» TRY IT
Repeat exactly, and only, the lines of the entries below from the one with "### src/rtl/spi_pkg.sv" through the one with "localparam int unsigned MAX_DATA_WIDTH", both ends included.

*** Begin section ***

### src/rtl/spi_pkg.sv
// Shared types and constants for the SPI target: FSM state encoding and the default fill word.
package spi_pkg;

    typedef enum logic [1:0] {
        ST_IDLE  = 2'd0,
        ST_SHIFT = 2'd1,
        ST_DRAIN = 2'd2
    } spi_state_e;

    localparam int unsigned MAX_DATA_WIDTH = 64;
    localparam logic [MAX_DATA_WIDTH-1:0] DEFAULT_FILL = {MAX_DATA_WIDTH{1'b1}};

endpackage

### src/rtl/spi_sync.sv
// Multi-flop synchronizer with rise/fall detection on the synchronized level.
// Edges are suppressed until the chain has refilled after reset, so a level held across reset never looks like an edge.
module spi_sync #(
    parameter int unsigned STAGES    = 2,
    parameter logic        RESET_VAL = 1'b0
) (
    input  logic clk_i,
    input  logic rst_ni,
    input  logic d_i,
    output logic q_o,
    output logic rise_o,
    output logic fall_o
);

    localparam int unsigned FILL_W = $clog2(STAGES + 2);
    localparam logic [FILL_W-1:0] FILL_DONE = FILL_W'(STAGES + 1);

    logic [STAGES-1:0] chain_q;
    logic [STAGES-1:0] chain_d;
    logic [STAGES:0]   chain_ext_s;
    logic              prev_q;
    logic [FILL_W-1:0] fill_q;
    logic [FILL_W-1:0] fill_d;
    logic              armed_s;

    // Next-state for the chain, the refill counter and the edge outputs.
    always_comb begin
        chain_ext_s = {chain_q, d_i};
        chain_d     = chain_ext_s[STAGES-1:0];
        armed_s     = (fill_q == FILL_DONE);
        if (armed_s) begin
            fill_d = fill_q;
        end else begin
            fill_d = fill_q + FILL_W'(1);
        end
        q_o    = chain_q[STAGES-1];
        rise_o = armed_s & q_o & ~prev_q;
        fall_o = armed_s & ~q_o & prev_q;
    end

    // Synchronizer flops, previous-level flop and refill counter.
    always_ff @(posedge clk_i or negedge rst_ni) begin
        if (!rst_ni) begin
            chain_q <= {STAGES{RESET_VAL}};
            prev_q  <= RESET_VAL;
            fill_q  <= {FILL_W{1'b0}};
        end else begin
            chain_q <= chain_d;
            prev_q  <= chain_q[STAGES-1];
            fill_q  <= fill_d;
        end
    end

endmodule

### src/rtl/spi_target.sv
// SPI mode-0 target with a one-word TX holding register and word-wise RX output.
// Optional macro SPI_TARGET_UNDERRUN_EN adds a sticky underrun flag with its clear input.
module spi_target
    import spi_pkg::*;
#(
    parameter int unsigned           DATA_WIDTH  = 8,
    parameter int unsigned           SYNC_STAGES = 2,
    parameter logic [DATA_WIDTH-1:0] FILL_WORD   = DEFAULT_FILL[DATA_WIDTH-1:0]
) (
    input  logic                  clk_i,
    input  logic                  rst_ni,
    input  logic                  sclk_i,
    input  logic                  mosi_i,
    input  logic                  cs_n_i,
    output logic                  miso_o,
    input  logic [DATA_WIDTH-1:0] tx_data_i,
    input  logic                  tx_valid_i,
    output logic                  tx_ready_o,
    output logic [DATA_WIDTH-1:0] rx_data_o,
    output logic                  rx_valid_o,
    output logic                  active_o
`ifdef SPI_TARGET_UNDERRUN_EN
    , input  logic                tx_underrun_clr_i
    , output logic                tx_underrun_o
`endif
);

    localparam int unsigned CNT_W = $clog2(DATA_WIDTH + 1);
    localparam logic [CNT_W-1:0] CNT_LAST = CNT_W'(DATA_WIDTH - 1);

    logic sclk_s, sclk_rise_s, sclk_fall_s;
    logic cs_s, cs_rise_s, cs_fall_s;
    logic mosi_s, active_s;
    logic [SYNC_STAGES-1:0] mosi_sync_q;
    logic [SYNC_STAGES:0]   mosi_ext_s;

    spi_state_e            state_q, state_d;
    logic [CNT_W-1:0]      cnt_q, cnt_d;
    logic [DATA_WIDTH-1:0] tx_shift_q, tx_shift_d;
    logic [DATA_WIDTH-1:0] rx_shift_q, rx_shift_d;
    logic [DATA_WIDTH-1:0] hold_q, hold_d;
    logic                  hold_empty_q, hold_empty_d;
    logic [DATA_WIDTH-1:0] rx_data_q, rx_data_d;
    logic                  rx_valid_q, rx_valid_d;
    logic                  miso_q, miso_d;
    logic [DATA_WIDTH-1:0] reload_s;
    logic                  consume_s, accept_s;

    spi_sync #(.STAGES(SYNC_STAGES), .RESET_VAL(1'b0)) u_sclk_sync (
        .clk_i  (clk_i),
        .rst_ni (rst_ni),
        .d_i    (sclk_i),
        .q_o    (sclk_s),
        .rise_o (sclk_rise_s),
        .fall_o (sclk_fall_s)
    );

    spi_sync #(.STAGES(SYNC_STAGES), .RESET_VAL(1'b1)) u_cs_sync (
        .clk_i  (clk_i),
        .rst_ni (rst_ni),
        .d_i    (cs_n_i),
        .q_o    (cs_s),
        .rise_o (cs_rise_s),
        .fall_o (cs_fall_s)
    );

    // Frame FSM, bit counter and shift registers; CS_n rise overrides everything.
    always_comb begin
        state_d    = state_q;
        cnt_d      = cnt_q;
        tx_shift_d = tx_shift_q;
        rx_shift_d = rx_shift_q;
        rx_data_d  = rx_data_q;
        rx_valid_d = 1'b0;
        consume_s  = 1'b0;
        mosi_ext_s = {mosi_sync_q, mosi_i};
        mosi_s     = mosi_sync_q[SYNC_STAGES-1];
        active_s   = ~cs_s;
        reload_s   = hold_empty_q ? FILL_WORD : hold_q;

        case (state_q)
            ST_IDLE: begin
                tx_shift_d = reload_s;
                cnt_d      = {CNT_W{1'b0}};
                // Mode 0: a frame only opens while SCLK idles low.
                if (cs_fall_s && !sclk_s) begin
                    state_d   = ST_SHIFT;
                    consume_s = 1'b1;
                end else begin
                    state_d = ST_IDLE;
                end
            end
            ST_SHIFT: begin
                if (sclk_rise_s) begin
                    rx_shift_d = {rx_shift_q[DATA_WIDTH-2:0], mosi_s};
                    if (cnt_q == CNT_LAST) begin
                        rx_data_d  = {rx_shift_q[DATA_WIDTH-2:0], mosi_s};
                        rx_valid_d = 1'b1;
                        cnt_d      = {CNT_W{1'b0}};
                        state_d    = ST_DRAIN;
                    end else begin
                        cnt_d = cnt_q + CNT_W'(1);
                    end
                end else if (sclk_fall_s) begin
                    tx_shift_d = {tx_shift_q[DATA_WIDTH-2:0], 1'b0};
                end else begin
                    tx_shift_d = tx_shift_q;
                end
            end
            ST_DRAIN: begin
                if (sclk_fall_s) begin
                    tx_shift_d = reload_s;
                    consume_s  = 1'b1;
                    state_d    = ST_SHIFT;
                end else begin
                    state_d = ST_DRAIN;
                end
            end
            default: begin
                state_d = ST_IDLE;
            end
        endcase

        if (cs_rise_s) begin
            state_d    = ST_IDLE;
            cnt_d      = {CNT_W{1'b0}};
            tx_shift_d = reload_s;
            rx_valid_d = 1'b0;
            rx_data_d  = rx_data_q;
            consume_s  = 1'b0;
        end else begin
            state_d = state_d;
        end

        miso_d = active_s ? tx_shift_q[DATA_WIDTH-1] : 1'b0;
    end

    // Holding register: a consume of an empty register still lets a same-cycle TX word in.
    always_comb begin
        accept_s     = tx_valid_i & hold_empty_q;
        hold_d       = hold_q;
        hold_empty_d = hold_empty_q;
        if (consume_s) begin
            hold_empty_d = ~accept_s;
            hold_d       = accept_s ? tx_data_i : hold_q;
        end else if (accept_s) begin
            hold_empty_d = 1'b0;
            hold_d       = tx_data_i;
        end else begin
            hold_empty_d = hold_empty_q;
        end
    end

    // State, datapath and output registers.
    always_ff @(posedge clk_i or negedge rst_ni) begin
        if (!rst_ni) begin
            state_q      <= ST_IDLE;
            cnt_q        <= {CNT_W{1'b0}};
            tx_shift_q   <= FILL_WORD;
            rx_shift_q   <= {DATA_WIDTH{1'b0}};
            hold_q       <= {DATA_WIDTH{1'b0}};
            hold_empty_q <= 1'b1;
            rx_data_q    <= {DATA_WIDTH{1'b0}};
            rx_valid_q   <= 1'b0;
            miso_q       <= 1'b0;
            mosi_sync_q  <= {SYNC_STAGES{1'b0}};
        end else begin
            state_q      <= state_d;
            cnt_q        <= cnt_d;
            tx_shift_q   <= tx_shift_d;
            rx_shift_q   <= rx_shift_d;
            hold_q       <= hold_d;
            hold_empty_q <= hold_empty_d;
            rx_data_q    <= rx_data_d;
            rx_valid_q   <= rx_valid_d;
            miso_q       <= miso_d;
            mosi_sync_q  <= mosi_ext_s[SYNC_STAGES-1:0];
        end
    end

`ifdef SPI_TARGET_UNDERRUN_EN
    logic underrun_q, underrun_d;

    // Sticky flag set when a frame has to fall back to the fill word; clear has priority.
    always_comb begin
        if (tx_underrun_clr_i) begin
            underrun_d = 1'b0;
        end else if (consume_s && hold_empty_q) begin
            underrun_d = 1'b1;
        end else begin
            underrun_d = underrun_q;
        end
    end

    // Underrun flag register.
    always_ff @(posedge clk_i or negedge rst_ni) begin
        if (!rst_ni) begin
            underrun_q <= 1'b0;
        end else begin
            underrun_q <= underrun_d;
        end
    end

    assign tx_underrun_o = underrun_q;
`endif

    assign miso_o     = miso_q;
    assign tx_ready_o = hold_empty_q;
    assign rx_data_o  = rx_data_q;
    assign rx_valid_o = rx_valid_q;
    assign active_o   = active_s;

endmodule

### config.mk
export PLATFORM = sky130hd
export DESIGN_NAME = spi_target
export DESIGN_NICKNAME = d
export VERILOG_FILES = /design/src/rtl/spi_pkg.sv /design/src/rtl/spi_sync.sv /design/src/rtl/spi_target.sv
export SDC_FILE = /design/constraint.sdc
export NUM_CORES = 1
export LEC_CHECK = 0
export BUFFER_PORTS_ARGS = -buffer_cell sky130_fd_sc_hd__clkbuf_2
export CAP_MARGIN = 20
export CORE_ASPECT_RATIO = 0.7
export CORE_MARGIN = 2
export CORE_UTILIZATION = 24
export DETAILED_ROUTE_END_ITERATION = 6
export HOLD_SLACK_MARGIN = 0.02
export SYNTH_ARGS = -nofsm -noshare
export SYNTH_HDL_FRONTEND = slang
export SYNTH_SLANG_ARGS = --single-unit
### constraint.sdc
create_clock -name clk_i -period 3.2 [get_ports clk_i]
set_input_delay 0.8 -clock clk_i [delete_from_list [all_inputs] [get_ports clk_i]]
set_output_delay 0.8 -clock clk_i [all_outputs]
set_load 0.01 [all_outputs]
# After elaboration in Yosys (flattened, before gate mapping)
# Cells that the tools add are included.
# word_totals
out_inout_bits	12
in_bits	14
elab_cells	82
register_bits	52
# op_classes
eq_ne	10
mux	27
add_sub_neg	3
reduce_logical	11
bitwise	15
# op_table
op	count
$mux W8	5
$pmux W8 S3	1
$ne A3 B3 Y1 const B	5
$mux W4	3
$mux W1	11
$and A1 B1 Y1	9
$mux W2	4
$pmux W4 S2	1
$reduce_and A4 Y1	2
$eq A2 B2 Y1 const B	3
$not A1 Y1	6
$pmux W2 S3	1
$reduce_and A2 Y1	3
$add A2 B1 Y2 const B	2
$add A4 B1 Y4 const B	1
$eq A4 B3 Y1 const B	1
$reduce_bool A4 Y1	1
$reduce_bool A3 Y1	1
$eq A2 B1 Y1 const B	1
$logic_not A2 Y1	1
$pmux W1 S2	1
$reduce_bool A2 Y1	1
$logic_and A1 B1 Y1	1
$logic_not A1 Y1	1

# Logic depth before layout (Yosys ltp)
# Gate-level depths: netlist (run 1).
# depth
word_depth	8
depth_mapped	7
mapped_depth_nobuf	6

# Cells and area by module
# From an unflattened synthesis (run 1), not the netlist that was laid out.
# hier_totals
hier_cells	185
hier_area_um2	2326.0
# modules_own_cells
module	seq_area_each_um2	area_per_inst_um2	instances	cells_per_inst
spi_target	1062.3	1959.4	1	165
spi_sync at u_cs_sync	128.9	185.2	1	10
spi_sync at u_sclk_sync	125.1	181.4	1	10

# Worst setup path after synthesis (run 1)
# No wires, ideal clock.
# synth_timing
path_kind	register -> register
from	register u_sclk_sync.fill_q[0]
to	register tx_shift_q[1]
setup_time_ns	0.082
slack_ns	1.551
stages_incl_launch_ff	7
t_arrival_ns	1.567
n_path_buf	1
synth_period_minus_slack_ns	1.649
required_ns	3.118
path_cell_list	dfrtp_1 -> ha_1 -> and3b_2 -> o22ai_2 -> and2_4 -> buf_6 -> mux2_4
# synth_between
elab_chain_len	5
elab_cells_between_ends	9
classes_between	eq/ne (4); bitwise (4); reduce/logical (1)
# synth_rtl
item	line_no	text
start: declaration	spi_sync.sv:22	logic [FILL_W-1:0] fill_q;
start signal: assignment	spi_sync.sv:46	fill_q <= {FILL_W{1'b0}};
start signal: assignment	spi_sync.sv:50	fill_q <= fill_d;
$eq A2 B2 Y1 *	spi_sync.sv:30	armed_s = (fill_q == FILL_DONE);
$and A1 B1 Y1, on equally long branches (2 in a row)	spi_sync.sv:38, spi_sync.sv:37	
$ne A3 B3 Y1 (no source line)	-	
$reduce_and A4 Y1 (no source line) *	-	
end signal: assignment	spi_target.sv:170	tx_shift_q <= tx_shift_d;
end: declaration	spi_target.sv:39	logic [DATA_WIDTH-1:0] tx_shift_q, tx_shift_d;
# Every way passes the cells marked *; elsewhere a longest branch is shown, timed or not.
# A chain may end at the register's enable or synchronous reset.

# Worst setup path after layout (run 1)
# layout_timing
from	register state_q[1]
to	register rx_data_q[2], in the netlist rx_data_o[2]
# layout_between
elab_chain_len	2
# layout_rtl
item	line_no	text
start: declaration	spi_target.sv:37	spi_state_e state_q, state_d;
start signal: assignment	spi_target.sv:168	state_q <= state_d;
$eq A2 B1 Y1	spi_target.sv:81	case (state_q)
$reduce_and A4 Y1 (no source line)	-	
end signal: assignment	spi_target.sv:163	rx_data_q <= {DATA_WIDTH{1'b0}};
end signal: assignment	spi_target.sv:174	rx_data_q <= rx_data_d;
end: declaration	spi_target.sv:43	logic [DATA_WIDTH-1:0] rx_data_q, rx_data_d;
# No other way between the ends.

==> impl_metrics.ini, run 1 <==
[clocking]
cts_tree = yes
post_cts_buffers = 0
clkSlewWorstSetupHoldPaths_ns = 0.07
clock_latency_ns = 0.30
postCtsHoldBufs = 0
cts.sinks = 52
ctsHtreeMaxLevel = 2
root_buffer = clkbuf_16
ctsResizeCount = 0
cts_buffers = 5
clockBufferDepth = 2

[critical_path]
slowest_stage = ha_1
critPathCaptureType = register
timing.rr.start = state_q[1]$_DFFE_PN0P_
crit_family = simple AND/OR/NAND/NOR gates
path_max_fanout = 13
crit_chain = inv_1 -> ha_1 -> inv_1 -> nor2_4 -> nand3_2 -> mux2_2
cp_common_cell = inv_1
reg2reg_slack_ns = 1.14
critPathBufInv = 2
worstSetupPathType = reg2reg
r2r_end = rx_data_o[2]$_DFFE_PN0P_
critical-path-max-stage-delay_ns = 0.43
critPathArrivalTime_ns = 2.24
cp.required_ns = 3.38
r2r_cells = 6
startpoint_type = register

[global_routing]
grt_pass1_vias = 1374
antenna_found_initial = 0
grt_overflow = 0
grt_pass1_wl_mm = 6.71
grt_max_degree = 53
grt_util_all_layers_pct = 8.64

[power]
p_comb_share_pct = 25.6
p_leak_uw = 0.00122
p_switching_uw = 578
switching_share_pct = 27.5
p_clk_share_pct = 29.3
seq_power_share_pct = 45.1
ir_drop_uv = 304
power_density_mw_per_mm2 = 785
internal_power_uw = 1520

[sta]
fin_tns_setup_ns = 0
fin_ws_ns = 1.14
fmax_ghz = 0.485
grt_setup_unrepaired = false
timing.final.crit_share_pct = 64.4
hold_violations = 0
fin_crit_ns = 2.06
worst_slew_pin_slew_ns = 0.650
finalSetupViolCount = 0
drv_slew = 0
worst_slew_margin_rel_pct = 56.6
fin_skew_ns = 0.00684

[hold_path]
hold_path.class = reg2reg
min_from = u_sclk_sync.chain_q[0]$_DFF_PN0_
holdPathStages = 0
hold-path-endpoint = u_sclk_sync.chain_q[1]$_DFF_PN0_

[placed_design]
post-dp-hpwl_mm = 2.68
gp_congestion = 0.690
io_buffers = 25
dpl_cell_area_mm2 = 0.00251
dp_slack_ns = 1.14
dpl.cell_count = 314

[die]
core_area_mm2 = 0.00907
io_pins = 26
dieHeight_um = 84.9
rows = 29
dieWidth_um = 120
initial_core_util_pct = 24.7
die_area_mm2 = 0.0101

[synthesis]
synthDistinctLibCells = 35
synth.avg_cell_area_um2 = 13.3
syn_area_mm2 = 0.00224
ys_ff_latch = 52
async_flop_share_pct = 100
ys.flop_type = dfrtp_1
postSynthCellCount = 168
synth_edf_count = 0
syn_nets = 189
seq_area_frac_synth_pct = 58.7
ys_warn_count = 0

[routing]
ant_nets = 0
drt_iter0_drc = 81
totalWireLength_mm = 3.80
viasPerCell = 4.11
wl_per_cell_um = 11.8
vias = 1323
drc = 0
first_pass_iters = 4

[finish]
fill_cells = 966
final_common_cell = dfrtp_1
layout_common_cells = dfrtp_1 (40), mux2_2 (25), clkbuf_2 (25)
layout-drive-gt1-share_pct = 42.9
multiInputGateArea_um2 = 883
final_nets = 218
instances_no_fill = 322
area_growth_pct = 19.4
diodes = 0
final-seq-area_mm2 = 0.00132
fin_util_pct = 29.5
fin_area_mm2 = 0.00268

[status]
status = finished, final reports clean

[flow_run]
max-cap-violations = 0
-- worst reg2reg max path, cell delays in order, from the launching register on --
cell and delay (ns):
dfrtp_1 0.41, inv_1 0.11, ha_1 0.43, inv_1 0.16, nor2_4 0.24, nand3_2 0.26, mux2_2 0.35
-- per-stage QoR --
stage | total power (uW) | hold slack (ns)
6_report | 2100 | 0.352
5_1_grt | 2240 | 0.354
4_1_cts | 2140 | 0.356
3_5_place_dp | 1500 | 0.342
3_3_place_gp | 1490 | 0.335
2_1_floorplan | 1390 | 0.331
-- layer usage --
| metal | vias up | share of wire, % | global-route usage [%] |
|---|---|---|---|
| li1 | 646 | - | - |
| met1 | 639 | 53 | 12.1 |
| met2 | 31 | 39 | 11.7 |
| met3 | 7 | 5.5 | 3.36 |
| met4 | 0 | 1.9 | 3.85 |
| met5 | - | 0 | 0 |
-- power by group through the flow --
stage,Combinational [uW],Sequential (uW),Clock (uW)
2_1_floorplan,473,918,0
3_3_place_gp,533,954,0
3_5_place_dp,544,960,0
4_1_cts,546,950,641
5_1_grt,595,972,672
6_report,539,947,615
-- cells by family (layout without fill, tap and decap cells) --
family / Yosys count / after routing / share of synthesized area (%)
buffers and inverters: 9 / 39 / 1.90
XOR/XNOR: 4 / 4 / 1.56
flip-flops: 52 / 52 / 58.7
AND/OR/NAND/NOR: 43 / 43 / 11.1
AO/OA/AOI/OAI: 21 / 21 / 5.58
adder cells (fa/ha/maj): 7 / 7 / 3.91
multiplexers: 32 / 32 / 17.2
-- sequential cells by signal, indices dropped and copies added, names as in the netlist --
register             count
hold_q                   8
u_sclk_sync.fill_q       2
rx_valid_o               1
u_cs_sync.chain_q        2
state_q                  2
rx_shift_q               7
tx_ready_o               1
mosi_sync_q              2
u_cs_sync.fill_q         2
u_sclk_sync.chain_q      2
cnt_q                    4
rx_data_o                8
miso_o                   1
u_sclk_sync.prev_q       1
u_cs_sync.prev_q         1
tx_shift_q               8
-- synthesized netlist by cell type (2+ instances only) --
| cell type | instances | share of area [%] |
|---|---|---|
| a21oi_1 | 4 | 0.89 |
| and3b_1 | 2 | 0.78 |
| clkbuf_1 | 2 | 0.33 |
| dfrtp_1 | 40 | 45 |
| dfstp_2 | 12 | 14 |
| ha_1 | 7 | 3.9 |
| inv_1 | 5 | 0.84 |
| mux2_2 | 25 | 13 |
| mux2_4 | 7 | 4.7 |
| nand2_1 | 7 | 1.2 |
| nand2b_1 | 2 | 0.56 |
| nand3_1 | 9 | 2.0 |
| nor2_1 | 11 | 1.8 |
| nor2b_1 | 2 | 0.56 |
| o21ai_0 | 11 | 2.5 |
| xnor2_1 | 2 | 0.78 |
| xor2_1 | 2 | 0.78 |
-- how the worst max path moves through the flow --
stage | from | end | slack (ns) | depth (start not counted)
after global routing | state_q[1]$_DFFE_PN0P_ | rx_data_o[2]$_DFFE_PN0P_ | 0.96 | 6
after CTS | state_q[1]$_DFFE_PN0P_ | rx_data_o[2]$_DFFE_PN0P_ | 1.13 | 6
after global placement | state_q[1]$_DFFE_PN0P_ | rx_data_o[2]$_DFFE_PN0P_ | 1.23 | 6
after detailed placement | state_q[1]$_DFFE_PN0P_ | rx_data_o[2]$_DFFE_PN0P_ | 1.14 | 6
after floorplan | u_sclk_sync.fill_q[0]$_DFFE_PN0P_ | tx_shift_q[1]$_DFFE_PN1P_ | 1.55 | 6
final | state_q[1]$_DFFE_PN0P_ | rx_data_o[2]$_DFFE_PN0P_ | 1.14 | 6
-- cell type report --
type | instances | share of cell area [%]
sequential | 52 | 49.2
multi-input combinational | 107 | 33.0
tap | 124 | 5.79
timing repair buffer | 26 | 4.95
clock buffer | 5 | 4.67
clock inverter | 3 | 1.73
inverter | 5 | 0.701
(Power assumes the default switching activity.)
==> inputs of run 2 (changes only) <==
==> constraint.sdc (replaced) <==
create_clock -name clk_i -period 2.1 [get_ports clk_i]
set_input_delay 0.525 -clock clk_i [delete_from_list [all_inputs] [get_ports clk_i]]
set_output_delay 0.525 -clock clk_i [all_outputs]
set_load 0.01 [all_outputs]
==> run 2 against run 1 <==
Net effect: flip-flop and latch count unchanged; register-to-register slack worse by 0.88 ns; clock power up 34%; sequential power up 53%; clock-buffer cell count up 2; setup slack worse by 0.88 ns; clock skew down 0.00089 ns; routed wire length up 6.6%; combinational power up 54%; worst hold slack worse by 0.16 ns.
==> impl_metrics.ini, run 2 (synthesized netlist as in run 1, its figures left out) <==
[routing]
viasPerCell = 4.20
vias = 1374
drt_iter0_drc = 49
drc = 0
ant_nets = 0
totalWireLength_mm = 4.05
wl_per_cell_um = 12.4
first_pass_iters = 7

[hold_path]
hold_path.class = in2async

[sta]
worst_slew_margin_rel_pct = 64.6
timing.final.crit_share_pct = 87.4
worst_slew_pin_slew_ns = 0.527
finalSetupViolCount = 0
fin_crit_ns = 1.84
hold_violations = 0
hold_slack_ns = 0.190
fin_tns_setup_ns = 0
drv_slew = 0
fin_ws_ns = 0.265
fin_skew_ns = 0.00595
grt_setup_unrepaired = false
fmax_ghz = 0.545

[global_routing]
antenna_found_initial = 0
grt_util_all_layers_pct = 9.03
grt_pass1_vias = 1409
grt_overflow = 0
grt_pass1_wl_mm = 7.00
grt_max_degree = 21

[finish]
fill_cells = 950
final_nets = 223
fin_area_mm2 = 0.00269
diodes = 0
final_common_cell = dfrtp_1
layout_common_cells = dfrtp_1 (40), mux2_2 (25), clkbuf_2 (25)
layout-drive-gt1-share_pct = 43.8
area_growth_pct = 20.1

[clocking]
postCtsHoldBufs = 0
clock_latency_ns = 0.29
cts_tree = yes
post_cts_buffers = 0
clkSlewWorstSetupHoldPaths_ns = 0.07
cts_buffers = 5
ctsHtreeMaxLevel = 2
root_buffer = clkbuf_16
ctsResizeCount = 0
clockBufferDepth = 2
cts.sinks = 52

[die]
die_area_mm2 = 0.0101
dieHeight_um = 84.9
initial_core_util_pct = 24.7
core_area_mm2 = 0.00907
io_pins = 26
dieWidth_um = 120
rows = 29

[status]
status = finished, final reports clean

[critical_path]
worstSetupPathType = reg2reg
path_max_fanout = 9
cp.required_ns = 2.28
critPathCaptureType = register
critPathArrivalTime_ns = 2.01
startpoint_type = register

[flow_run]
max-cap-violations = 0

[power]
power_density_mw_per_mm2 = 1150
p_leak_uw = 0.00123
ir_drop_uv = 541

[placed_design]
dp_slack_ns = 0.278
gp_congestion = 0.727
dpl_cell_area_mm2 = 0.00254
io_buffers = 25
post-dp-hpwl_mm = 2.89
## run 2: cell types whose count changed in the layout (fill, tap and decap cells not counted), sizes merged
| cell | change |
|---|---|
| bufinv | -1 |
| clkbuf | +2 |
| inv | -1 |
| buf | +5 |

*** End section ***
*** Begin section ***

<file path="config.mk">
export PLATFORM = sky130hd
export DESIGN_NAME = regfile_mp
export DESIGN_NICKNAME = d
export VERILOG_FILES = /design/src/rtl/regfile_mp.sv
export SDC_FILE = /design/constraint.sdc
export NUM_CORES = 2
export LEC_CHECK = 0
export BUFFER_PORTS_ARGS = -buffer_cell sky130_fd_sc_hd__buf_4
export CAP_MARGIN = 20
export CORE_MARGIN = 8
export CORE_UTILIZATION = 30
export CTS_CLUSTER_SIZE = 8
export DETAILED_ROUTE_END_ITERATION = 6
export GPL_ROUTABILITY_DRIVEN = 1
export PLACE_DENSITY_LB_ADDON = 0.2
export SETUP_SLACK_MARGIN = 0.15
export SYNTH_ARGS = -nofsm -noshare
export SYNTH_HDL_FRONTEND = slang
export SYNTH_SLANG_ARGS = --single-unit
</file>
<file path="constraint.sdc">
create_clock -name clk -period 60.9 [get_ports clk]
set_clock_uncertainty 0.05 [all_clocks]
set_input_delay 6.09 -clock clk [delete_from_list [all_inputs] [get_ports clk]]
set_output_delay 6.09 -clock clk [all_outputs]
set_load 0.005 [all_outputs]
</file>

*** End section ***

» ANSWER FOR THIS EXERCISE
### src/rtl/spi_pkg.sv
// Shared types and constants for the SPI target: FSM state encoding and the default fill word.
package spi_pkg;

    typedef enum logic [1:0] {
        ST_IDLE  = 2'd0,
        ST_SHIFT = 2'd1,
        ST_DRAIN = 2'd2
    } spi_state_e;

    localparam int unsigned MAX_DATA_WIDTH = 64;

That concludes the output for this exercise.